Hot tip: They make some excellent bait for snapper, gummies, more flatties...... they stay on the hook well due to their tough skin.


----------



## Barra (Aug 31, 2007)

Name/UserName: Michael/Barra

Where I fish: South Coast, Narooma, Tuross, Clyde, Burril.

Area I fish: Sand Flats, Drop offs, Weedbeds and deep holes.

I have a few general tactics these are 1) target areas between 2 and 6m of water preferably where a weed bed or sand bank drops off into a sand or mud bottom, 2)find the bait schools (usually in deeper water) or 3) target the shallow water over flats, or in the oyster racks especially when there are weed patches around.

If the tide is on the runout, I will look for a sandbank, weedbed or channel where the water will be draining off and with it all the prawns and baitfish. Hopefully the flathead will be sitting on the edge of these areas waiting for the food. On an incoming tide, i tend to fish the sandflats or the deep water looking for bait concentrations.

Rod/Reel I use:
2-5 kg Rack Raider, 6"8, 2pc couple with a shimano stradic 2500 spooled with 6lb fireline and 8lb leader. This is used almost exclusively with soft plastics. I also have a wilson live fibre 5"10, 1pc, 1-3kg matched with a daiwa exceller 1500, 4lb crystal fireline and 6lb leader that I use if the fish are a bit shutdown or when flicking around ligthly weighted plastics or surface lures.

Soft Plastic:

Favourites are the squdigy fish 65mm in hopper, juro 80mm longtail firebait in the green, berkley gulp 2"shrimp in natural or molting, gulp 3" dropshot minnow in pumpkinseed or watermelon pearl and the berkley minnow grub in pumpkinseed or watermelon.

Technique: Cast out and let the plastic sink on slack line watching for any twitches in the line.

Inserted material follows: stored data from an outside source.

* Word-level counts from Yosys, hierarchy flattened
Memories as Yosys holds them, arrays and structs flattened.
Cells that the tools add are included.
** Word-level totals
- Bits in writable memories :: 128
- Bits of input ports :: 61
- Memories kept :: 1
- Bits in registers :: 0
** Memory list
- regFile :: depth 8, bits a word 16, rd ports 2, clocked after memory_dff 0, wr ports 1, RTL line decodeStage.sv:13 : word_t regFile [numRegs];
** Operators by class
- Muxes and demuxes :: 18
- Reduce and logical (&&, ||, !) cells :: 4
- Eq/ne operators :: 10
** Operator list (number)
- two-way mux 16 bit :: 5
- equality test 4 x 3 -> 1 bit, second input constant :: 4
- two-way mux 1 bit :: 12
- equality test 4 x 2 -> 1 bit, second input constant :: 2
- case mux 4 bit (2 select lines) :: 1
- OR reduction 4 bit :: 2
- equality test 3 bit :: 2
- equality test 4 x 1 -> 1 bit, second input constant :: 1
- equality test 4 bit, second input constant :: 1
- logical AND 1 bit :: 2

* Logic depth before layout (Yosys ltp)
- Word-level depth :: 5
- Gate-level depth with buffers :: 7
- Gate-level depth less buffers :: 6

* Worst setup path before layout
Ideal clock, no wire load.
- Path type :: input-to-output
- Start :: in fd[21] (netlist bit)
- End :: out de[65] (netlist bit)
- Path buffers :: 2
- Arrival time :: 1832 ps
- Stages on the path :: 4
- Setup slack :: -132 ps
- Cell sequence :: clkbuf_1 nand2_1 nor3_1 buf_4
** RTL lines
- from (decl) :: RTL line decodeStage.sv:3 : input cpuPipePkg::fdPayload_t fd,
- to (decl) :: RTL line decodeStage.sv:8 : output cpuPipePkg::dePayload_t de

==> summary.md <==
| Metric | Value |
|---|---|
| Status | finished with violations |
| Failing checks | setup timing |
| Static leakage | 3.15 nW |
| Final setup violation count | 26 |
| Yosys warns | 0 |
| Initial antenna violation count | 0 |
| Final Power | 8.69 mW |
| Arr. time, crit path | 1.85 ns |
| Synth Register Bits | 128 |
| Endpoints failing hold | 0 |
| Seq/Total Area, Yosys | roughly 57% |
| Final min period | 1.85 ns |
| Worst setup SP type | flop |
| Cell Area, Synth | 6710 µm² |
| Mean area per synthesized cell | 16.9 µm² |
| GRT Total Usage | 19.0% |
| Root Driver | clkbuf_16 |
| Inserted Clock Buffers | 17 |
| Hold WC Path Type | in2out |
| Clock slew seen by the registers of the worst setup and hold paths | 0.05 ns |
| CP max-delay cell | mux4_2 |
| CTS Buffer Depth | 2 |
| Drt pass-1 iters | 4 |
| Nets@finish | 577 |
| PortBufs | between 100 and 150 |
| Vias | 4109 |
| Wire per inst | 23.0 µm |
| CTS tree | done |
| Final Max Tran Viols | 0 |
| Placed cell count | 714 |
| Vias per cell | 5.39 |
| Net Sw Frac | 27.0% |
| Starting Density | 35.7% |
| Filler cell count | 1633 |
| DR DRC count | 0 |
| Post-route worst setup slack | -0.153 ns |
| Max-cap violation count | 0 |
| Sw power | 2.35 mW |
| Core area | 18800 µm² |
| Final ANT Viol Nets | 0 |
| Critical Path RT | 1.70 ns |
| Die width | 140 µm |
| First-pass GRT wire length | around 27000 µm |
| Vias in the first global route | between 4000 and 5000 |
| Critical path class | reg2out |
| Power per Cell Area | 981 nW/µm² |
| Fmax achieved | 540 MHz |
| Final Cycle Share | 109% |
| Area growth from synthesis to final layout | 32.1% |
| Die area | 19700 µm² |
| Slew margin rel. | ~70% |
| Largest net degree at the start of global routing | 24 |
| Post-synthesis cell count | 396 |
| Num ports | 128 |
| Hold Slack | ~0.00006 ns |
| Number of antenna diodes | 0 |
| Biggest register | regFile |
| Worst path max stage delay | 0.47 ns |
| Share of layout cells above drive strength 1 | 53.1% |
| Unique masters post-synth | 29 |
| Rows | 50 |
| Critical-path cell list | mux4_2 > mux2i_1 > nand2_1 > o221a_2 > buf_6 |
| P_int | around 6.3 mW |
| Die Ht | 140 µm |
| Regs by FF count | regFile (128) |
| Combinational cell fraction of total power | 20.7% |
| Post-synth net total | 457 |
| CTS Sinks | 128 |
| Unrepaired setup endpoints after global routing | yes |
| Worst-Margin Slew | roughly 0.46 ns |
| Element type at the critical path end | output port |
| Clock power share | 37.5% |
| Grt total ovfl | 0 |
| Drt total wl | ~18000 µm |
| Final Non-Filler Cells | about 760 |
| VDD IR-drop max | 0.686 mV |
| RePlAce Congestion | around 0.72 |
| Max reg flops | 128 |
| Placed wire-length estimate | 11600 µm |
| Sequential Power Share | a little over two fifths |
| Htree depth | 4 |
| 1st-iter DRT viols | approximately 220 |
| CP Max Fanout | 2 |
==> config.mk <==
export PLATFORM = sky130hd
export DESIGN_NAME = mul_subsystem
export DESIGN_NICKNAME = d
export VERILOG_FILES = /design/src/logic/ppc_mul_pkg.sv /design/src/logic/mul_issue_queue.sv /design/src/logic/mul_unit.sv /design/src/logic/mul_writeback.sv /design/src/logic/mul_subsystem.sv
export SDC_FILE = /design/constraint.sdc
export NUM_CORES = 2
export LEC_CHECK = 0
export BUFFER_PORTS_ARGS = -buffer_cell sky130_fd_sc_hd__buf_4
export CORE_AREA = 3 3 396 398
export DETAILED_ROUTE_END_ITERATION = 8
export DIE_AREA = 0 0 399 401
export SETUP_SLACK_MARGIN = 0.02
export SYNTH_ARGS = -nofsm -noshare
export SYNTH_HDL_FRONTEND = slang
export SYNTH_HIERARCHICAL = 1
export SYNTH_SLANG_ARGS = --single-unit
==> constraint.sdc <==
create_clock -name clk -period 25 [get_ports clk]
set_clock_uncertainty 0.05 [all_clocks]
set_input_delay 1.25 -clock clk [delete_from_list [all_inputs] [get_ports clk]]
set_output_delay 1.25 -clock clk [all_outputs]
set_load 0.01 [all_outputs]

Wind in the slack so line is tight, after it goes slack again (meaning it is on the bottom), give the rod 2 sharp twitches (the rod should go from being horizontal with the water to pointing straight up. Wind in the slack while dropping the rod down. Any twitches in the line while it is tight or being wound in strike up as soon as possible. Most hits will come after the plastic has been bounced off the bottom.

Tips:

1) Look out for the spine behind the gill, can be quite painful
2) Any twitch in the line during a retrieve is worth striking at.
3) No water is to shallow for flathead
4) Try to release anything over 65cm


----------



## RedPhoenix (Jun 13, 2006)

Unfortunately, due to the change in ownership of this web site and the lack of response by the owners to my requests to remove my email address from all administrative-level notifications and functionality, I have decided to remove my posts on AKFF. Thank you for the great times, the fantastic learning experiences and the many many fish. If you are desperate for the old content of this particular post, it is available below base64 encoded and bzip2 compressed.

Red.

----

QlpoOTFBWSZTWSYsVTsAABzfgAAQQIWAEqE4EAA/797gMAC21hqnqN6oMgGmjQBkCKbU8gEABoGTIGqn+ST1TZENDDakANMTEFQ5jIZBCESd2g1puYsoAdZl0gkoMVzZS56c1zace+tWz01TD3pQM5Ak0CowIYHeMmdnRBEdPNGwqN6nrPOT4FiIFgMaRNsDHWWtJEMHZhzQqM840xtSQNVulZ1OT8AtpNYoeZo4ImKfIm+D7W8TMFQoEgyiiqaNv257Ch7vxdyRThQkCYsVTsA=


----------



## dru (Dec 13, 2008)

It's surprising that there isnt much more of a response to possibly the most popular target species in Aus. I'm too new to this game to offer much advice but something that I dont think really has been highlighted yet is drifting technique for frogs which is perfectly suited to yaks, and a real pleasure.

In most esturine waters one week I'll fish either side of the high tide, not for flatties; and the next week will be either side of low tide hunting the frogs. This way I'll have the tide with me on the way out, and with me on the way back.  Yes they bite whenever, but habits die hard and I prefer conditions when the tide turn is close-ish to sun up.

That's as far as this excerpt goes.